#### What the exercise asks:
In the records below, find the line containing "fill cells: ~1,700" and the line containing "run 2: per-stage"; please repeat exactly the lines from one to the other, both included, and nothing more.

Dataset items

----

<file path="src/rtl/sprite_pkg.sv">
// Shared types and screen constants for the sprite layer.
package sprite_pkg;

    localparam int unsigned SCREEN_W = 640;
    localparam int unsigned SCREEN_H = 480;

    typedef logic [9:0] coord_t;

    typedef struct packed {
        logic in_box;
        logic blank;
    } tag_t;

endpackage

</file>
<file path="src/rtl/sprite_anim_ctr.sv">
// Animation step counter: advances anim_frame once every FRAME_PERIOD enabled frame_start pulses.
module sprite_anim_ctr #(
    parameter int unsigned FRAMES       = 4,
    parameter int unsigned FRAME_PERIOD = 8,
    parameter int unsigned FRAME_W      = (FRAMES > 1) ? $clog2(FRAMES) : 1
) (
    input  logic               vga_clk,
    input  logic               reset_n,
    input  logic               frame_start,
    input  logic               anim_en,
    output logic [FRAME_W-1:0] anim_frame
);

    localparam int unsigned TICK_W = (FRAME_PERIOD > 1) ? $clog2(FRAME_PERIOD) : 1;

    logic [TICK_W-1:0]  tick_q, tick_d;
    logic [FRAME_W-1:0] frame_q, frame_d;

    always_comb begin
        tick_d  = tick_q;
        frame_d = frame_q;
        if (frame_start && anim_en) begin
            if (tick_q == TICK_W'(FRAME_PERIOD - 1)) begin
                tick_d  = '0;
                frame_d = (frame_q == FRAME_W'(FRAMES - 1)) ? '0 : frame_q + 1'b1;
            end else begin
                tick_d = tick_q + 1'b1;
            end
        end
    end

    always_ff @(posedge vga_clk) begin
        if (!reset_n) begin
            tick_q  <= '0;
            frame_q <= '0;
        end else begin
            tick_q  <= tick_d;
            frame_q <= frame_d;
        end
    end

    assign anim_frame = frame_q;

endmodule

</file>
<file path="src/rtl/sprite_layer_anim.sv">
// Positioned, scaled, mirrored, animated sprite layer driving a 1-cycle synchronous sprite ROM.
module sprite_layer_anim
    import sprite_pkg::*;
#(
    parameter int unsigned SPR_W        = 70,
    parameter int unsigned SPR_H        = 70,
    parameter int unsigned FRAMES       = 4,
    parameter int unsigned FRAME_PERIOD = 8,
    parameter int unsigned SCALE_LOG2   = 0,
    parameter int unsigned IDX_W        = 4,
    parameter int unsigned TRANSP_IDX   = 0,
    localparam int unsigned ADDR_W      = $clog2(FRAMES * SPR_W * SPR_H),
    localparam int unsigned FRAME_W     = (FRAMES > 1) ? $clog2(FRAMES) : 1
) (
    input  logic               vga_clk,
    input  logic               reset_n,
    input  logic [9:0]         DrawX,
    input  logic [9:0]         DrawY,
    input  logic               blank,
    input  logic               frame_start,
    input  logic [9:0]         pos_x,
    input  logic [9:0]         pos_y,
    input  logic               mirror,
    input  logic               anim_en,
    output logic [ADDR_W-1:0]  rom_address,
    input  logic [IDX_W-1:0]   rom_q,
    output logic [IDX_W-1:0]   pix_index,
    output logic               pix_valid,
    output logic [FRAME_W-1:0] anim_frame
);

    localparam logic [10:0] BOX_W = 11'(SPR_W << SCALE_LOG2);
    localparam logic [10:0] BOX_H = 11'(SPR_H << SCALE_LOG2);

    coord_t pos_x_q, pos_y_q;
    logic   mirror_q;
    tag_t   tag1_q, tag2_q;

    logic [10:0]       rel_x, rel_y, lx, ly;
    logic              in_box;
    logic [ADDR_W-1:0] addr_d;

    sprite_anim_ctr #(
        .FRAMES      (FRAMES),
        .FRAME_PERIOD(FRAME_PERIOD),
        .FRAME_W     (FRAME_W)
    ) u_anim_ctr (
        .vga_clk    (vga_clk),
        .reset_n    (reset_n),
        .frame_start(frame_start),
        .anim_en    (anim_en),
        .anim_frame (anim_frame)
    );

    // Bit 10 of each 11-bit difference is the borrow: pixel lies left of / above the sprite.
    always_comb begin
        rel_x  = {1'b0, DrawX} - {1'b0, pos_x_q};
        rel_y  = {1'b0, DrawY} - {1'b0, pos_y_q};
        in_box = !rel_x[10] && !rel_y[10] && (rel_x < BOX_W) && (rel_y < BOX_H);
        lx     = rel_x >> SCALE_LOG2;
        if (mirror_q) begin
            lx = 11'(SPR_W - 1) - lx;
        end
        ly     = rel_y >> SCALE_LOG2;
        addr_d = ADDR_W'(anim_frame) * ADDR_W'(SPR_W * SPR_H)
               + ADDR_W'(ly) * ADDR_W'(SPR_W) + ADDR_W'(lx);
    end

    always_ff @(posedge vga_clk) begin
        if (!reset_n) begin
            pos_x_q     <= '0;
            pos_y_q     <= '0;
            mirror_q    <= 1'b0;
            rom_address <= '0;
            tag1_q      <= '0;
            tag2_q      <= '0;
            pix_index   <= '0;
            pix_valid   <= 1'b0;
        end else begin
            if (frame_start) begin
                pos_x_q  <= pos_x;
                pos_y_q  <= pos_y;
                mirror_q <= mirror;
            end
            if (in_box) begin
                rom_address <= addr_d;
            end
            tag1_q    <= '{in_box: in_box, blank: blank};
            tag2_q    <= tag1_q;
            pix_index <= rom_q;
            pix_valid <= tag2_q.in_box & tag2_q.blank & (rom_q != IDX_W'(TRANSP_IDX));
        end
    end

endmodule

</file>
<file path="config.mk">
export PLATFORM = sky130hd
export DESIGN_NAME = sprite_layer_anim
export DESIGN_NICKNAME = d
export VERILOG_FILES = /design/src/rtl/sprite_pkg.sv /design/src/rtl/sprite_anim_ctr.sv /design/src/rtl/sprite_layer_anim.sv
export SDC_FILE = /design/constraint.sdc
export NUM_CORES = 1
export LEC_CHECK = 0
export BUFFER_PORTS_ARGS = -buffer_cell sky130_fd_sc_hd__buf_2
export CAP_MARGIN = 10
export CORE_ASPECT_RATIO = 0.6
export CORE_MARGIN = 4
export CORE_UTILIZATION = 30
export CTS_CLUSTER_DIAMETER = 150
export CTS_CLUSTER_SIZE = 40
export DETAILED_ROUTE_END_ITERATION = 10
export HOLD_SLACK_MARGIN = 0.1
export PLACE_DENSITY = 0.48
export SLEW_MARGIN = 20
export SYNTH_ARGS = -nofsm -noshare
export SYNTH_HDL_FRONTEND = slang
export SYNTH_SLANG_ARGS = --single-unit
</file>
<file path="constraint.sdc">
create_clock -name vga_clk -period 15.2 [get_ports vga_clk]
set_input_delay 3.04 -clock vga_clk [delete_from_list [all_inputs] [get_ports vga_clk]]
set_output_delay 3.04 -clock vga_clk [all_outputs]
set_load 0.1 [all_outputs]
</file>
==> summary.txt, run 1 <==
Power and ir drop
  – Sequential Power Share: 11.9%
  – Worst VDD drop: ~0.11 mV
  – Pleak: 0.00266 uW
  – Cell area power density: 209 nW/um^2
  – Pint: 623 uW
  – Clock share of power: around 11%
  – P_sw: roughly 550 uW
  – Total power: approximately 1200 uW
  – Sw frac: 46.9%
  – Combinational share of power: between 70% and 80%

Cells and area
  – Share of layout cells above drive strength 1: roughly 16%
  – # diodes: 0
  – Number of fill cells: roughly 1,600
  – Nets: ~800
  – Design area: roughly 5600 um^2
  – Fin util: 35.9%
  – Area delta synth->final: 14.8%

Routing
  – Wire per inst: between 10 and 15 um
  – WL final: roughly 12,000 um
  – DRC Markers: 0
  – Routed Antenna Nets: 0
  – Vias: about 4,000
  – First-pass DRT Iterations: 4
  – Initial drt markers: between 150 and 200
  – Drt via density: 4.69

Clock tree
  – CTS Buf Count: 5
  – CTS resizes: 0
  – H-tree Lvls: 2
  – Skew-Pair Late Insertion Delay: between 0.2 and 0.3 ns
  – CTS Hold Buffers Added: 0
  – CTS Buffer Depth: 2
  – Worst-path clk slew: ~0.07 ns
  – Root buffer cell: clkbuf_16
  – Clk sink count: 50
  – TritonCTS clock tree: done
  – Post-CTS setup repair buffer count: 0

Critical path
  – Setup CP Type: in2reg
  – Element type at the critical path end: register
  – Worst Path Required: ~15 ns
  – Crit path DAT: approximately 9 ns
  – Critical Path End: rom_address[13]$_SDFFE_PN0P_
  – CP max stage cell: fa_1
  – Worst setup SP type: input pin
  – Reg2Reg Depth: 28
  – Cell mode on critical path: ha_1
  – Setup slack, reg-to-reg: between 8 and 9 ns
  – Worst R2R Start: pos_y_q[1]$_SDFFE_PN0P_
  – Worst Path Max Fanout: 5
  – CP Launch Point: DrawY[1]
  – CP max stage delay: roughly 0.52 ns
  – Worst r2r dst: rom_address[13]$_SDFFE_PN0P_

Yosys
  – Register area share after synthesis: ~20%
  – Fraction of registers with async set/reset: 0%
  – Synthesis warning total: 0
  – Distinct cell type count after synthesis: between 50 and 60
  – #FFs+latches synth: 50
  – Post-synthesis area per instance: about 8.5 um^2
  – Synth area leaders: dfxtp_1 (20%), ha_1 (20%), inv_1 (7.2%)
  – Yosys top cell by area: dfxtp_1
  – Syn Std Cell Area: around 4900 um^2
  – Net Count, Synth: between 700 and 800
  – Share of the synthesized area in the top cell type: between 20% and 30%
  – EDFF count, synth: 0
  – Mapped Cells: between 500 and 600
  – Main synth FF type: dfxtp_1

STA
  – F_max: ~0.11 GHz
  – Total negative slack: 0 ns
  – Post-layout min period: between 8 and 9 ns
  – Slew Limit Fails: 0
  – Rel. slew slack: between 20% and 30%
  – Hold Fails Final Rpt: 0
  – Final period utilization: between 50% and 60%
  – Final Skew: between 0.005 and 0.006 ns
  – RSZ-0062 raised after global routing: no
  – Worst Tran Pin Value: 1.09 ns
  – Final setup fails: 0

Global routing
  – Met1 Usage GRT: 20.8%
  – Initial antenna violation count: 1
  – GRT Util Overall: between 10% and 20%
  – Total gr overflow: 0
  – Largest net degree at the start of global routing: 26
  – GRT busiest layer: met1
  – Grt met2 use: between 15 and 20%
  – Global-route wire length before repair: approximately 20,000 um
  – Vias in the first global route: roughly 3,800
  – Grt met3 use: under 10%

Floorplanning
  – DIE HEIGHT: between 100 and 150 um
  – Die Width: around 170 um
  – Row count: 35
  – Die area: 18,500 um^2
  – Top Ports: between 70 and 80
  – Initial Utilization: between 30 and 40%
  – Core area: about 16,000 um^2

Flow run
  – Max cap viols: 0

Placed design
  – Gpl congestion: roughly 0.82
  – DP Area: roughly 5500 um^2
  – Port-buffer cells: between 70 and 80
  – DP HPWL: a little over 10,000 um

Hold path
  – Hold WC Path Type: reg2reg

Run status
  – Status: finished clean
-- final cells by class --
type	count	area, um^2	area share, %
Multi-Input combinational cell	417	3460	61.6
Clock inverter	2	37.5	0.668
Sequential cell	50	1000	17.8
Inverter	96	360	6.41
Tap cell	203	254	4.52
Timing Repair Buffer	74	378	6.72
Clock buffer	6	129	2.29
-- routing by layer --
layer	share of wire, %	vias up	routed length [um]
met1	57	1787	6820
li1	-	2094	-
met2	36	85	4320
met3	5.9	6	708
met4	0.37	2	44
met5	0.10	-	12
-- power groups by stage --
| stage | clock (uW) | combinational [uW] | sequential, uW |
|---|---|---|---|
| after floorplan | 0 | 712 | 154 |
| after global placement | 0 | 897 | 143 |
| after detailed placement | 0 | 897 | 143 |
| after CTS | 133 | 908 | 140 |
| after global routing | 138 | 1050 | 140 |
| final | 129 | 904 | 140 |
-- through the flow --
stage | hold slack (ns) | cells | worst slack, ns
finish | 0.429 | 848 | 6.48
global route | 0.451 | 848 | 5.89
global placement | 0.418 | 840 | 6.26
floorplan | 0.408 | 578 | 6.72
detailed placement | 0.420 | 840 | 6.18
CTS | 0.431 | 848 | 6.47
-- state kept, by name (all words and copies together) (netlist names) --
name / count
pix_valid: 1
tag1_q: 2
pos_y_q: 10
u_anim_ctr.tick_q: 3
pix_index: 4
pos_x_q: 10
rom_address: 15
tag2_q: 2
mirror_q: 1
u_anim_ctr.anim_frame: 2
-- synthesized netlist by cell type (4+ instances only) --
cell / number
nor2_1: 45
or2_2: 5
and3_1: 4
mux2i_1: 22
o31ai_2: 10
clkbuf_1: 8
xor2_1: 11
dfxtp_1: 50
buf_2: 4
nand3_1: 18
a21o_1: 5
a21oi_1: 37
nand2_1: 23
and2_1: 10
inv_1: 94
ha_1: 80
fa_1: 17
nor2b_1: 5
o21bai_1: 4
o31ai_1: 7
o21ai_0: 14
xnor2_1: 28
nor3_1: 16
o21a_1: 6
-- worst min path at each step --
stage / cells past startpoint / startpoint / slack, ns / endpoint
after floorplan: 2 / tag2_q[0]$_SDFF_PN0_ / 0.41 / pix_valid$_SDFF_PN0_
after global placement: 2 / tag2_q[0]$_SDFF_PN0_ / 0.42 / pix_valid$_SDFF_PN0_
after detailed placement: 1 / tag1_q[0]$_SDFF_PN0_ / 0.42 / tag2_q[0]$_SDFF_PN0_
after CTS: 2 / tag2_q[0]$_SDFF_PN0_ / 0.43 / pix_valid$_SDFF_PN0_
after global routing: 1 / tag1_q[1]$_SDFF_PN0_ / 0.45 / tag2_q[1]$_SDFF_PN0_
final: 2 / tag2_q[0]$_SDFF_PN0_ / 0.43 / pix_valid$_SDFF_PN0_
-- logic make-up after synthesis --
family	count (synthesis)	synth area share, %
AO/OA/AOI/OAI	114	16.8
buffers and inverters	111	9.09
AND/OR/NAND/NOR	145	14.8
XOR/XNOR	39	6.97
multiplexers	22	4.49
adder cells (fa/ha/maj)	97	27.4
flip-flops	50	20.4
-- worst max-delay path, delay by kind of cell --
kind	cells	cell delay [ns]
adders and majority gates	7	2.46
AOI/OAI and AO/OA	10	2.02
and+or+nand+nor	5	0.84
xor gates and xnor gates	2	0.32
buffers and inverters	4	0.24
-- cell usage in the layout (no fill, tap or decap), drive strengths merged, types with 10 or more instances in the layout --
cell and instances:
buf 74, o21ai 16, xnor2 28, nor2 45, a21oi 37, nand3 18
dfxtp 50, ha 80, mux2i 22, nand2 23, xor2 11, nor3 16
fa 17, and2 10, o31ai 18, inv 96
Power figures use the tool's default switching activity.
==> run 2: changes to the inputs <==
--- a/config.mk
+++ b/config.mk
@@ -14,7 +14,7 @@
 export CTS_CLUSTER_SIZE = 40
 export DETAILED_ROUTE_END_ITERATION = 10
 export HOLD_SLACK_MARGIN = 0.1
-export PLACE_DENSITY = 0.48
+export PLACE_DENSITY = 0.5
 export SLEW_MARGIN = 20
 export SYNTH_ARGS = -nofsm -noshare
 export SYNTH_HDL_FRONTEND = slang
==> constraint.sdc (replaced) <==
create_clock -name vga_clk -period 7.29 [get_ports vga_clk]
set_input_delay 1.458 -clock vga_clk [delete_from_list [all_inputs] [get_ports vga_clk]]
set_output_delay 1.458 -clock vga_clk [all_outputs]
set_load 0.1 [all_outputs]
==> summary.txt, run 2 (synthesis gave the netlist of run 1 again) <==
Run status
  – Status: finished clean

Critical path
  – CP max stage delay: 0.52 ns
  – Cell mode on critical path: ha_1
  – Top cell family by delay on the critical path: adder cells
  – Worst Path Max Fanout: 4
  – CP max stage cell: fa_1
  – Worst Path Buf+Inv: 4
  – Worst setup SP type: input pin
  – Crit path DAT: a little over 7 ns
  – CP Launch Point: DrawY[1]
  – Worst Path Required: roughly 7.5 ns
  – Worst R2R Start: pos_y_q[1]$_SDFFE_PN0P_
  – Setup CP Type: in2reg
  – Element type at the critical path end: register

Floorplanning
  – Die area: roughly 19,000 um^2
  – Die Width: approximately 170 um
  – Top Ports: 72
  – Row count: 35
  – Initial Utilization: roughly 31%
  – DIE HEIGHT: 107 um
  – Core area: between 15,000 and 20,000 um^2

Global routing
  – Global-route wire length before repair: between 20,000 and 25,000 um
  – Vias in the first global route: about 4,000
  – GRT busiest layer: met1
  – Met1 Usage GRT: about a fifth
  – Grt met2 use: between 10% and 20%
  – Largest net degree at the start of global routing: 26
  – GRT Util Overall: a little over an eighth
  – Grt met3 use: 4.51%
  – Initial antenna violation count: 0
  – Total gr overflow: 0

Clock tree
  – CTS Buf Count: 5
  – TritonCTS clock tree: done
  – H-tree Lvls: 2
  – Worst-path clk slew: around 0.070 ns
  – Root buffer cell: clkbuf_16
  – Skew-Pair Late Insertion Delay: 0.30 ns
  – CTS Buffer Depth: 2
  – Clk sink count: 50

STA
  – Final Skew: 0.00826 ns
  – Rel. slew slack: between 50% and 60%
  – Final period utilization: between 90 and 100%
  – Post-layout min period: about 7 ns
  – Final setup fails: 0
  – F_max: 0.144 GHz
  – Hold Fails Final Rpt: 0
  – Slew Limit Fails: 0
  – Worst Tran Pin Value: about 0.73 ns

Cells and area
  – Area delta synth->final: 17.6%
  – Number of fill cells: ~1,700
  – Commonest cells after routing, fill and taps aside: inv_1 (94), ha_1 (80), buf_2 (71)
  – Largest regs: rom_address: 15 flops, pos_x_q: 10 flops, pos_y_q: 10 flops
  – Max FFs per register: 15
  – Biggest register: rom_address
  – Share of layout cells above drive strength 1: ~18%
  – Most common cell after layout, fill and taps aside: inv_1
  – # diodes: 0
  – Design area: around 5800 um^2
  – Nets: 805
  – Fin cells: 862

Routing
  – First-pass DRT Iterations: 4
  – Initial drt markers: 192
  – WL final: around 12,000 um
  – Vias: between 4,000 and 5,000
  – Drt via density: 4.71
  – Routed Antenna Nets: 0
  – DRC Markers: 0
  – Wire per inst: around 14 um

Power and ir drop
  – Pleak: approximately 0.0028 uW
  – Worst VDD drop: 0.302 mV
  – Cell area power density: 464 nW/um^2

Hold path
  – HP Start: tag2_q[0]$_SDFF_PN0_
  – Hold WC Path Type: reg2reg

Placed design
  – Port-buffer cells: 71
  – Inst Count DP: between 800 and 900
  – Gpl congestion: approximately 0.8
  – DP Area: about 5600 um^2
  – DP HPWL: slightly above 10,000 um

Flow run
  – Max cap viols: 0
==> run 2: cell types whose count changed in the layout (fill, tap and decap cells not counted), sizes merged <==
cell and delta:
clkbuf -1, clkinv +1, clkinvlp -1, bufinv +1, buf +14
==> run 2: per-stage QoR <==
| step | power (uW) | hold WS, ns | setup WS, ns | utilization (%) | TNS (ns) |
|---|---|---|---|---|---|
| after global routing | 2950 | 0.450 | -0.0359 | 36.8 | -0.0359 |
| after global placement | 2300 | 0.419 | 0.00833 | 35.5 | 0 |
| final | 2670 | 0.434 | 0.364 | 36.8 | 0 |
| after detailed placement | 2320 | 0.419 | -0.0357 | 35.5 | -0.0357 |
| after floorplan | 1810 | 0.408 | 0.394 | - | 0 |
| after CTS | 2660 | 0.437 | 0.243 | 36.7 | 0 |
==> run 2: metal layers <==
metal / part of all wire [%] / vias to the layer above
met5: 0 / -
met3: 7.0 / 6
met1: 54 / 1839
li1: - / 2125
met2: 39 / 91
met4: 0.49 / 0
==> run 2: cell type report <==
cell class	instances	area [um^2]	share of cell area, %
sequential	50	1000	17.4
clock buffer	5	125	2.17
inverter	96	360	6.25
multi-input combinational	417	3470	60.2
timing repair buffer	88	483	8.38
clock inverter	3	68.8	1.19
tap	203	254	4.41
==> run 2: worst reg2reg max path, delay by kind of cell (launching register included) <==
| kind | cells | cell delay (ns) |
|---|---|---|
| buffers and inverters | 4 | 0.19 |
| XOR/XNOR | 2 | 0.31 |
| AO/OA/AOI/OAI | 10 | 1.89 |
| AND/OR/NAND/NOR | 5 | 0.81 |
| adder cells (fa/ha/maj) | 7 | 2.41 |
| flip-flops | 1 | 0.38 |
==> run 2: worst paths after layout <==
kind | cells past startpoint | slack, ns | to
worst max-delay path | 28 | 0.36 | rom_address[13]$_SDFFE_PN0P_
worst min-delay path | 2 | 0.43 | pix_valid$_SDFF_PN0_
worst max register to register | 28 | 1.21 | rom_address[13]$_SDFFE_PN0P_
worst min register to register | 2 | 0.43 | pix_valid$_SDFF_PN0_
==> run 2: where the power goes <==
| group | leakage (uW) | switching, uW | internal [uW] |
|---|---|---|---|
| logic | 0.00225 | 1090 | 975 |
| registers | 0.000409 | 6.91 | 285 |
| clock network | 0.0000940 | 113 | 197 |
| total | 0.00275 | 1210 | 1460 |
==> run 2: timing repair <==
item,4_1_cts,5_1_grt
setup endpoints to repair,0,2
resized for setup,0,2
hold buffers,0,0
setup buffers,0,0
### config.mk
export PLATFORM = sky130hd
export DESIGN_NAME = act_lut_interp_pipe
export DESIGN_NICKNAME = d
export VERILOG_FILES = /design/src/rtl/act_lut_interp_pipe.sv
export SDC_FILE = /design/constraint.sdc
export NUM_CORES = 1
export LEC_CHECK = 0
export BUFFER_PORTS_ARGS = -buffer_cell sky130_fd_sc_hd__buf_2
export CAP_MARGIN = 10
export CORE_ASPECT_RATIO = 0.8
export CORE_UTILIZATION = 43
export DETAILED_ROUTE_END_ITERATION = 12
export GPL_TIMING_DRIVEN = 0
export MAX_ROUTING_LAYER = met4
export PLACE_DENSITY = 0.7
export SLEW_MARGIN = 25
export SYNTH_ARGS = -nofsm -noshare
export SYNTH_HDL_FRONTEND = slang
export SYNTH_SLANG_ARGS = --single-unit
### constraint.sdc
create_clock -name clk -period 9.2 [get_ports clk]
set_input_delay 1.84 -clock clk [delete_from_list [all_inputs] [get_ports clk]]
set_output_delay 1.84 -clock clk [all_outputs]
set_load 0.03 [all_outputs]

----

#### Task solution:
  – Number of fill cells: ~1,700
  – Commonest cells after routing, fill and taps aside: inv_1 (94), ha_1 (80), buf_2 (71)
  – Largest regs: rom_address: 15 flops, pos_x_q: 10 flops, pos_y_q: 10 flops
  – Max FFs per register: 15
  – Biggest register: rom_address
  – Share of layout cells above drive strength 1: ~18%
  – Most common cell after layout, fill and taps aside: inv_1
  – # diodes: 0
  – Design area: around 5800 um^2
  – Nets: 805
  – Fin cells: 862

Routing
  – First-pass DRT Iterations: 4
  – Initial drt markers: 192
  – WL final: around 12,000 um
  – Vias: between 4,000 and 5,000
  – Drt via density: 4.71
  – Routed Antenna Nets: 0
  – DRC Markers: 0
  – Wire per inst: around 14 um

Power and ir drop
  – Pleak: approximately 0.0028 uW
  – Worst VDD drop: 0.302 mV
  – Cell area power density: 464 nW/um^2

Hold path
  – HP Start: tag2_q[0]$_SDFF_PN0_
  – Hold WC Path Type: reg2reg

Placed design
  – Port-buffer cells: 71
  – Inst Count DP: between 800 and 900
  – Gpl congestion: approximately 0.8
  – DP Area: about 5600 um^2
  – DP HPWL: slightly above 10,000 um

Flow run
  – Max cap viols: 0
==> run 2: cell types whose count changed in the layout (fill, tap and decap cells not counted), sizes merged <==
cell and delta:
clkbuf -1, clkinv +1, clkinvlp -1, bufinv +1, buf +14
==> run 2: per-stage QoR <==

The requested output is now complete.